I have a pointer in GDB, how can I find out where it was first allocated on the heap?

In WinDBG, this can be done by !heap -p -a <0x12345678> after turning on gflags /i <*exe> +ust

Since Valgrind can tell me where the memory is allocated (when it detects some leaks), I guess this is also possible?

(This is NOT about watchpoint. This is given the situation where I randomly break into the In GDB, application, look at a pointer and want to know "who created this piece of memory"?)


Using reverse debugging in GDB is a very novel way and probably the correct way to solve this problem. I encountered some problem with that approach with GDB 7.1 -- the latest stable version. Reverse debugging is a rather new feature in GDB so I needed to check out HEAD (7.2) to fix it.

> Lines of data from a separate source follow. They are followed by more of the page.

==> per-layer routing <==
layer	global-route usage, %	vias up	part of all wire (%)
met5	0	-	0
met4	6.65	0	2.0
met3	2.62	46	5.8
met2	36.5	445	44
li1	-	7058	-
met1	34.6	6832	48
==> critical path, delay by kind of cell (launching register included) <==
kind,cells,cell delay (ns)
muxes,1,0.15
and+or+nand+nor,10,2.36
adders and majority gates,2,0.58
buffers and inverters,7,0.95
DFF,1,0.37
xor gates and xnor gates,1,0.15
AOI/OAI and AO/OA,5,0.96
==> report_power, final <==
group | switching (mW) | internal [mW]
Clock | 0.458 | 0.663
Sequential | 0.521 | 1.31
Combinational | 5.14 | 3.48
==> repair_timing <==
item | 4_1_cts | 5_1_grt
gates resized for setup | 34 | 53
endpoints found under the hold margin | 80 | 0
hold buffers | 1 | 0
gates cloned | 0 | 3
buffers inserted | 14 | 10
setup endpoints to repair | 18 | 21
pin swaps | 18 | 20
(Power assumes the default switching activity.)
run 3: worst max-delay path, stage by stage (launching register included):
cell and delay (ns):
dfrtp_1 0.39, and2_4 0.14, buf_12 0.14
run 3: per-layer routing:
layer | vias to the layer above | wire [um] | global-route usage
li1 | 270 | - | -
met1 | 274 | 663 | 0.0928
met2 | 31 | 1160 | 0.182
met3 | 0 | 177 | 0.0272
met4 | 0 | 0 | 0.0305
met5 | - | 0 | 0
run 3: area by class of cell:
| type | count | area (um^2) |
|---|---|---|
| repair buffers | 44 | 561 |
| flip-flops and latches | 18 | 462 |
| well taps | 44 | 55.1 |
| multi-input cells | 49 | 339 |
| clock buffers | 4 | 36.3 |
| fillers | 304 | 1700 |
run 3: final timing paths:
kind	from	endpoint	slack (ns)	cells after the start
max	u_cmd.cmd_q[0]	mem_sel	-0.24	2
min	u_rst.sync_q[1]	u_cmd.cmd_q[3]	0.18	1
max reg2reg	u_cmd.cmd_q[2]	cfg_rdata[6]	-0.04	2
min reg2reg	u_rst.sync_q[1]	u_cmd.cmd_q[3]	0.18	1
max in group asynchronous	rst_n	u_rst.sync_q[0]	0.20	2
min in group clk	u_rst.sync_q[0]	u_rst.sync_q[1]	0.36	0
## config.mk

```make
export PLATFORM = sky130hd
export DESIGN_NAME = rxaddr_cam_filter
export DESIGN_NICKNAME = d
export VERILOG_FILES = /design/src/rtl/rxf_pkg.sv /design/src/rtl/rxf_rst_sync.sv /design/src/rtl/rxf_loader.sv /design/src/rtl/rxf_cam_store.sv /design/src/rtl/rxf_match.sv /design/src/rtl/rxaddr_cam_filter.sv
export SDC_FILE = /design/constraint.sdc
export NUM_CORES = 2
export LEC_CHECK = 0
export BUFFER_PORTS_ARGS = -buffer_cell sky130_fd_sc_hd__buf_4
export CORE_MARGIN = 2
export CORE_UTILIZATION = 63
export DETAILED_ROUTE_END_ITERATION = 12
export PLACE_DENSITY_LB_ADDON = 0.2
export SETUP_SLACK_MARGIN = 0.02
export SYNTH_ARGS = -nofsm -noshare
export SYNTH_HDL_FRONTEND = slang
export SYNTH_SLANG_ARGS = --single-unit
```

## constraint.sdc

```tcl
create_clock -name clk -period 34.3 [get_ports clk]
set_input_delay 6.86 -clock clk [delete_from_list [all_inputs] [get_ports clk]]
set_output_delay 6.86 -clock clk [all_outputs]
set_load 0.01 [all_outputs]
```

## src/rtl/rxf_pkg.sv

```systemverilog
package rxf_pkg;
  localparam int FLAG_W      = 16;
  localparam int FLAG_MC_BIT = 8;
  localparam int FLAG_BC_BIT = 7;

  typedef enum logic [0:0] {
    LD_IDLE  = 1'b0,
    LD_FETCH = 1'b1
  } ld_state_e;
endpackage

```

## src/rtl/rxf_rst_sync.sv

```systemverilog
module rxf_rst_sync (
  input  logic clk,
  input  logic rst_n,
  output logic rst_n_sync
);
  logic [1:0] sync_q;

  always_ff @(posedge clk or negedge rst_n) begin
    if (!rst_n) sync_q <= 2'b00;
    else        sync_q <= {sync_q[0], 1'b1};
  end

  assign rst_n_sync = sync_q[1];
endmodule

```

## src/rtl/rxf_loader.sv

```systemverilog
module rxf_loader
  import rxf_pkg::*;
#(
  parameter int ENTRIES = 16,
  parameter int ADDR_W  = 48,
  parameter int WORD_W  = 16,
  parameter int CNT_W   = 5
) (
  input  logic                       clk,
  input  logic                       rst_n,
  input  logic                       load_start,
  input  logic [CNT_W-1:0]           load_count,
  input  logic [WORD_W-1:0]          desc_upper,
  input  logic [WORD_W-1:0]          desc_ptr,
  input  logic                       wide_mode,
  output logic                       mem_req,
  output logic [2*WORD_W-1:0]        mem_addr,
  input  logic                       mem_ack,
  input  logic [WORD_W-1:0]          mem_rdata,
  output logic                       busy,
  output logic                       done,
  output logic                       ent_we,
  output logic [$clog2(ENTRIES)-1:0] ent_idx,
  output logic [ADDR_W-1:0]          ent_data,
  output logic                       mask_we,
  output logic [ENTRIES-1:0]         mask_data
);
  localparam int IDX_W = $clog2(ENTRIES);
  localparam int WORDS = ADDR_W / WORD_W;
  localparam int PH_W  = $clog2(WORDS + 1);

  ld_state_e             state_q, state_d;
  logic [PH_W-1:0]       phase_q, phase_d;
  logic                  mphase_q, mphase_d;
  logic [CNT_W-1:0]      cnt_q, cnt_d;
  logic [WORD_W-1:0]     ptr_q, ptr_d;
  logic [WORD_W-1:0]     upper_q;
  logic                  wide_q;
  logic [IDX_W-1:0]      idx_q, idx_d;
  logic [ADDR_W-1:0]     acc_q, acc_d;
  logic                  done_q, done_d;
  logic [WORD_W-1:0]     offset;
  logic                  start_ok;

  assign start_ok = load_start && (state_q == LD_IDLE);
  assign offset   = WORD_W'(phase_q) << (wide_q ? 2 : 1);

  always_comb begin
    state_d   = state_q;
    phase_d   = phase_q;
    mphase_d  = mphase_q;
    cnt_d     = cnt_q;
    ptr_d     = ptr_q;
    idx_d     = idx_q;
    acc_d     = acc_q;
    done_d    = done_q;
    ent_we    = 1'b0;
    mask_we   = 1'b0;
    if (start_ok) begin
      state_d  = LD_FETCH;
      phase_d  = '0;
      mphase_d = (load_count == '0);
      cnt_d    = load_count;
      ptr_d    = desc_ptr;
      done_d   = 1'b0;
    end else if (state_q == LD_FETCH && mem_ack) begin
      if (mphase_q) begin
        mask_we = 1'b1;
        done_d  = 1'b1;
        state_d = LD_IDLE;
      end else if (phase_q == '0) begin
        idx_d   = mem_rdata[IDX_W-1:0];
        phase_d = phase_q + 1'b1;
      end else begin
        acc_d[(int'(phase_q) - 1) * WORD_W +: WORD_W] = mem_rdata;
        if (int'(phase_q) == WORDS) begin
          ent_we   = 1'b1;
          phase_d  = '0;
          cnt_d    = cnt_q - 1'b1;
          ptr_d    = ptr_q + (wide_q ? WORD_W'(16) : WORD_W'(8));
          mphase_d = (cnt_q == CNT_W'(1));
        end else begin
          phase_d = phase_q + 1'b1;
        end
      end
    end
  end

  always_ff @(posedge clk or negedge rst_n) begin
    if (!rst_n) begin
      state_q  <= LD_IDLE;
      phase_q  <= '0;
      mphase_q <= 1'b0;
      cnt_q    <= '0;
      ptr_q    <= '0;
      upper_q  <= '0;
      wide_q   <= 1'b0;
      idx_q    <= '0;
      acc_q    <= '0;
      done_q   <= 1'b0;
    end else begin
      state_q  <= state_d;
      phase_q  <= phase_d;
      mphase_q <= mphase_d;
      cnt_q    <= cnt_d;
      ptr_q    <= ptr_d;
      idx_q    <= idx_d;
      acc_q    <= acc_d;
      done_q   <= done_d;
      if (start_ok) begin
        upper_q <= desc_upper;
        wide_q  <= wide_mode;
      end
    end
  end

  assign mem_req   = (state_q == LD_FETCH);
  assign mem_addr  = {upper_q, ptr_q + offset};
  assign busy      = (state_q != LD_IDLE);
  assign done      = done_q;
  assign ent_idx   = idx_q;
  assign ent_data  = acc_d;
  assign mask_data = mem_rdata[ENTRIES-1:0];
endmodule

```

## src/rtl/rxf_cam_store.sv

```systemverilog
module rxf_cam_store #(
  parameter int ENTRIES = 16,
  parameter int ADDR_W  = 48,
  parameter int WORD_W  = 16
) (
  input  logic                              clk,
  input  logic                              rst_n,
  input  logic                              ent_we,
  input  logic [$clog2(ENTRIES)-1:0]        ent_idx,
  input  logic [ADDR_W-1:0]                 ent_data,
  input  logic                              mask_we,
  input  logic [ENTRIES-1:0]                mask_data,
  input  logic                              rd_allow,
  input  logic [$clog2(ENTRIES)-1:0]        rd_idx,
  output logic [ENTRIES-1:0][ADDR_W-1:0]    table_flat,
  output logic [ENTRIES-1:0]                en_mask,
  output logic [WORD_W-1:0]                 rd_w2,
  output logic [WORD_W-1:0]                 rd_w1,
  output logic [WORD_W-1:0]                 rd_w0
);
  logic [ADDR_W-1:0] sel_entry;

  for (genvar g = 0; g < ENTRIES; g++) begin : g_entry
    logic row_we;
    assign row_we = ent_we && (int'(ent_idx) == g);
    always_ff @(posedge clk or negedge rst_n) begin
      if (!rst_n)      table_flat[g] <= '0;
      else if (row_we) table_flat[g] <= ent_data;
    end
  end

  always_ff @(posedge clk or negedge rst_n) begin
    if (!rst_n)       en_mask <= '0;
    else if (mask_we) en_mask <= mask_data;
  end

  assign sel_entry = table_flat[rd_idx];
  assign rd_w0 = rd_allow ? sel_entry[0*WORD_W +: WORD_W] : '0;
  assign rd_w1 = rd_allow ? sel_entry[1*WORD_W +: WORD_W] : '0;
  assign rd_w2 = rd_allow ? sel_entry[2*WORD_W +: WORD_W] : '0;
endmodule

```

## src/rtl/rxf_match.sv

```systemverilog
module rxf_match
  import rxf_pkg::*;
#(
  parameter int ENTRIES = 16,
  parameter int ADDR_W  = 48
) (
  input  logic                           clk,
  input  logic                           rst_n,
  input  logic                           busy,
  input  logic                           dst_valid,
  input  logic [ADDR_W-1:0]              dst_addr,
  input  logic                           mode_promisc,
  input  logic                           mode_all_mcast,
  input  logic                           mode_bcast,
  input  logic [ENTRIES-1:0][ADDR_W-1:0] table_flat,
  input  logic [ENTRIES-1:0]             en_mask,
  output logic                           res_valid,
  output logic                           res_accept,
  output logic [FLAG_W-1:0]              res_flags
);
  logic              pend_q, pend_d;
  logic [ADDR_W-1:0] paddr_q, paddr_d;
  logic              eval_now;
  logic [ADDR_W-1:0] eval_addr;
  logic [ENTRIES-1:0] hit;
  logic              is_group, is_bcast;
  logic              acc_d;
  logic [FLAG_W-1:0] flg_d;

  assign eval_now  = !busy && (pend_q || dst_valid);
  assign eval_addr = pend_q ? paddr_q : dst_addr;
  assign is_group  = eval_addr[0];
  assign is_bcast  = &eval_addr;

  for (genvar g = 0; g < ENTRIES; g++) begin : g_cmp
    assign hit[g] = en_mask[g] && (table_flat[g] == eval_addr);
  end

  always_comb begin
    acc_d = 1'b0;
    flg_d = '0;
    if (mode_promisc && !is_group) begin
      acc_d = 1'b1;
    end else if (mode_all_mcast && is_group) begin
      acc_d = 1'b1;
      flg_d[FLAG_MC_BIT] = 1'b1;
    end else if (mode_bcast && is_bcast) begin
      acc_d = 1'b1;
      flg_d[FLAG_BC_BIT] = 1'b1;
    end else if (|hit) begin
      acc_d = 1'b1;
    end
  end

  always_comb begin
    pend_d  = pend_q;
    paddr_d = paddr_q;
    if (busy) begin
      if (dst_valid) begin
        pend_d  = 1'b1;
        paddr_d = dst_addr;
      end
    end else if (pend_q) begin
      pend_d = dst_valid;
      if (dst_valid) paddr_d = dst_addr;
    end
  end

  always_ff @(posedge clk or negedge rst_n) begin
    if (!rst_n) begin
      pend_q     <= 1'b0;
      paddr_q    <= '0;
      res_valid  <= 1'b0;
      res_accept <= 1'b0;
      res_flags  <= '0;
    end else begin
      pend_q    <= pend_d;
      paddr_q   <= paddr_d;
      res_valid <= eval_now;
      if (eval_now) begin
        res_accept <= acc_d;
        res_flags  <= flg_d;
      end
    end
  end
endmodule

```

## src/rtl/rxaddr_cam_filter.sv

```systemverilog
module rxaddr_cam_filter
  import rxf_pkg::*;
#(
  parameter int ENTRIES = 16,
  parameter int ADDR_W  = 48,
  parameter int WORD_W  = 16,
  parameter int CNT_W   = 5,
  localparam int IDX_W  = $clog2(ENTRIES)
) (
  input  logic                clk,
  input  logic                rst_n,
  input  logic                ctl_in_reset,
  input  logic                mode_promisc,
  input  logic                mode_all_mcast,
  input  logic                mode_bcast,
  input  logic                wide_mode,
  input  logic                load_start,
  input  logic [CNT_W-1:0]    load_count,
  input  logic [WORD_W-1:0]   desc_upper,
  input  logic [WORD_W-1:0]   desc_ptr,
  output logic                load_busy,
  output logic                load_done,
  output logic                mem_req,
  output logic [2*WORD_W-1:0] mem_addr,
  input  logic                mem_ack,
  input  logic [WORD_W-1:0]   mem_rdata,
  input  logic                dst_valid,
  input  logic [ADDR_W-1:0]   dst_addr,
  output logic                res_valid,
  output logic                res_accept,
  output logic [FLAG_W-1:0]   res_flags,
  input  logic [IDX_W-1:0]    cam_ptr,
  output logic [WORD_W-1:0]   port_w2,
  output logic [WORD_W-1:0]   port_w1,
  output logic [WORD_W-1:0]   port_w0
);
  logic                           rst_n_int;
  logic                           ent_we, mask_we;
  logic [IDX_W-1:0]               ent_idx;
  logic [ADDR_W-1:0]              ent_data;
  logic [ENTRIES-1:0]             mask_data, en_mask;
  logic [ENTRIES-1:0][ADDR_W-1:0] table_flat;

  rxf_rst_sync u_rst (
    .clk        (clk),
    .rst_n      (rst_n),
    .rst_n_sync (rst_n_int)
  );

  rxf_loader #(
    .ENTRIES (ENTRIES), .ADDR_W (ADDR_W), .WORD_W (WORD_W), .CNT_W (CNT_W)
  ) u_loader (
    .clk        (clk),
    .rst_n      (rst_n_int),
    .load_start (load_start),
    .load_count (load_count),
    .desc_upper (desc_upper),
    .desc_ptr   (desc_ptr),
    .wide_mode  (wide_mode),
    .mem_req    (mem_req),
    .mem_addr   (mem_addr),
    .mem_ack    (mem_ack),
    .mem_rdata  (mem_rdata),
    .busy       (load_busy),
    .done       (load_done),
    .ent_we     (ent_we),
    .ent_idx    (ent_idx),
    .ent_data   (ent_data),
    .mask_we    (mask_we),
    .mask_data  (mask_data)
  );

  rxf_cam_store #(
    .ENTRIES (ENTRIES), .ADDR_W (ADDR_W), .WORD_W (WORD_W)
  ) u_store (
    .clk        (clk),
    .rst_n      (rst_n_int),
    .ent_we     (ent_we),
    .ent_idx    (ent_idx),
    .ent_data   (ent_data),
    .mask_we    (mask_we),
    .mask_data  (mask_data),
    .rd_allow   (ctl_in_reset),
    .rd_idx     (cam_ptr),
    .table_flat (table_flat),
    .en_mask    (en_mask),
    .rd_w2      (port_w2),
    .rd_w1      (port_w1),
    .rd_w0      (port_w0)
  );

  rxf_match #(
    .ENTRIES (ENTRIES), .ADDR_W (ADDR_W)
  ) u_match (
    .clk            (clk),
    .rst_n          (rst_n_int),
    .busy           (load_busy),
    .dst_valid      (dst_valid),
    .dst_addr       (dst_addr),
    .mode_promisc   (mode_promisc),
    .mode_all_mcast (mode_all_mcast),
    .mode_bcast     (mode_bcast),
    .table_flat     (table_flat),
    .en_mask        (en_mask),
    .res_valid      (res_valid),
    .res_accept     (res_accept),
    .res_flags      (res_flags)
  );
endmodule

```

Word level (Yosys, flattened, before mapping) --
Index checks and enable logic that the tools add are counted.
Storage, ports and cells: input port bits 115, word-level logic and storage cells 197, output and inout bits 101, bits in registers 934
Operators by class: $lt $le $gt $ge 1, shifts and indexed selects 3, bitwise gates (word level) 3, $add $sub $neg 6, equal/unequal tests 36, mux-type cells 61, reductions and logical operators 54
Operators by type and width (number):
- == test 48 bit | 16
- 2-to-1 mux 48 bit | 9
- binary-select mux 48 bit (select 4 bit) | 1
- 2-to-1 mux 16 bit | 8
- bitwise mux 48 bit | 1
- AND reduction 48 bit | 1
- variable shift 16 x 33 -> 48 bit (first input constant) | 1
- variable part select 16 x 33 -> 48 bit | 1
- logical AND 1 bit | 38
- negation 32 -> 33 bit | 1
- adder 16 bit | 2
- == test 4 bit (second input constant) | 8
- left shift 2 x 32 -> 16 bit | 1
- 2-to-1 mux 5 bit | 6
- 2-to-1 mux 1 bit | 29
- == test 4 x 3 -> 1 bit (second input constant) | 4
- OR reduction 16 bit | 1
- 2-to-1 mux 2 bit | 7
- == test 4 x 2 -> 1 bit (second input constant) | 2
- AND reduction 4 bit | 2
- nonzero test 2 bit | 4
- == test 5 x 1 -> 1 bit (second input constant) | 1
- logical NOT 5 bit | 1
- < comparator 4 x 5 -> 1 bit (second input constant) | 1
- other kinds (13) | 18

Longest topological paths before layout --
word-level depth 8, mapped depth 13, depth with buffers taken out 12

Cells and area by module --
A second synthesis with hierarchy kept.
Unflattened totals: cell total of the unflattened synthesis 4285, area, all modules 52157.5 sq um
By module, submodules not included:
- rxf_cam_store | sequential area each 19618.8 sq um, instances 1, area each 35606.6 sq um, cells each 2531
- rxf_match | sequential area each 1326.3 sq um, instances 1, area each 11982.7 sq um, cells each 1326
- rxf_loader | sequential area each 2377.3 sq um, instances 1, area each 4514.3 sq um, cells each 425
- rxf_rst_sync | sequential area each 50.0 sq um, instances 1, area each 53.8 sq um, cells each 3

Worst setup path after synthesis --
Ideal clock, no wire load.
path kind input port to output port, start point input port cam_ptr[0], end point output port port_w0[0], data required time 27.440 ns, path slack 18.400 ns, stages 6, buffers on the path 3, arrival 9.040 ns, cells stage by stage clkbuf_1 > clkbuf_1 > buf_1 > mux4_2 > mux4_2 > and2_1
On the way: word-level cells in the longest chain between the ends 3
RTL lines:
- start, declared | line rxaddr_cam_filter.sv:32 | input logic [IDX_W-1:0] cam_ptr,
- binary-select mux 48 bit (select 4 bit) | line rxf_cam_store.sv:37 | assign sel_entry = table_flat[rd_idx];
- 2-to-1 mux 48 bit (not written as such) | line rxf_cam_store.sv:37
- 2-to-1 mux 16 bit | line rxf_cam_store.sv:38 | assign rd_w0 = rd_allow ? sel_entry[0*WORD_W +: WORD_W] : '0;
- end, declared | line rxaddr_cam_filter.sv:35 | output logic [WORD_W-1:0] port_w0
No other way between the ends. The select of a mux whose other input is x is not followed.

Final worst setup path --
start point input port cam_ptr[0], end point output port port_w2[9]
On the way: word-level cells in the longest chain between the ends 3
RTL lines:
- binary-select mux 48 bit (select 4 bit) | line rxf_cam_store.sv:37
- 2-to-1 mux 48 bit (not written as such) | line rxf_cam_store.sv:37
- 2-to-1 mux 16 bit | line rxf_cam_store.sv:40 | assign rd_w2 = rd_allow ? sel_entry[2*WORD_W +: WORD_W] : '0;
- end, declared | line rxaddr_cam_filter.sv:33 | output logic [WORD_W-1:0] port_w2,
No other way between the ends. The select of a mux whose other input is x is not followed.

It probably says something about the matureness of the GDB approach but I think it should definitely be used when it's more mature. (Awesome feature!)

+1  A: 

Valgrind hijacks memory management calls, that's how heap checkers work. There's no facility in GDB itself to tell you where given address was returned by malloc(3). I suggest looking into mtrace and glibc allocation debugging.

Nikolai N Fetissov
Thanks! Both your approach and ks1322's seem valid. It's insightful to know about mtrace and glib allocation debugging. On the other hand, I feel ks1332's approach is more clever and probably closer to GDB (thus the question title). I'll experiment with both and see which one is better in practice before choosing a correct answer.
kizzx2
+2  A: 

Maby reverse debugging will help here. Try to set watchpoint on memory address and reverse-continue until memory written.

(gdb) watch *0x12345678
(gdb) reverse-continue
ks1322
Thanks! Both your approach and Nikolai's seem valid. Your approach is more clever and probably closer to GDB (thus the question title). On the other hand it's insightful to know about mtrace and glib allocation debugging. I'll experiment with both and see which one is better in practice before choosing a correct answer.
kizzx2
Yes, this is fun, but I don't think it's practical other than for very small programs (never even mind multithreading).
Nikolai N Fetissov
@Nikolai: it seems to be true. While reverse-debugging is really exciting from the technical point of view, it probably isn't mature enough in many cases. One showstopper is that `record` it will *not* run in a Hello World program, because it refuses to record any IO (TTY, filesystem, etc.). That alone makes it impractical to use in any real life situation. I'm not sure if that's the intended behavior.
kizzx2
Yes, it seems reverse-debugging needs to be improved to be used in practice.
ks1322
+1  A: 

record DOES run on a Hello World program. Heck I use record to debug gdb itself!

Michael Snyder
Thanks for reminding! I was obviously ignorant when I tried -- it said "operation unsupported or something." I think it might be related to 32bit 64bit problems. I tried again at a purely 32 bit Ubuntu and it worked like a charm! Any guidance on why it might not work on Arch x86_64? (I suspect it might be related to 64 bit version of glibc or something, I dunno :P)
kizzx2
record/replay sometimes spits out some warnings, but that doesn't necessarily mean that it isn't working. It should also work for x86_64, but i386 support is more mature.
Michael Snyder
@Michael -- I looked into the issue. This particular problem was because my libc was compiled to contain some MMX instructions which GDB 7.1 didn't support. I checked out HEAD (7.2 at the time of writing) and it worked.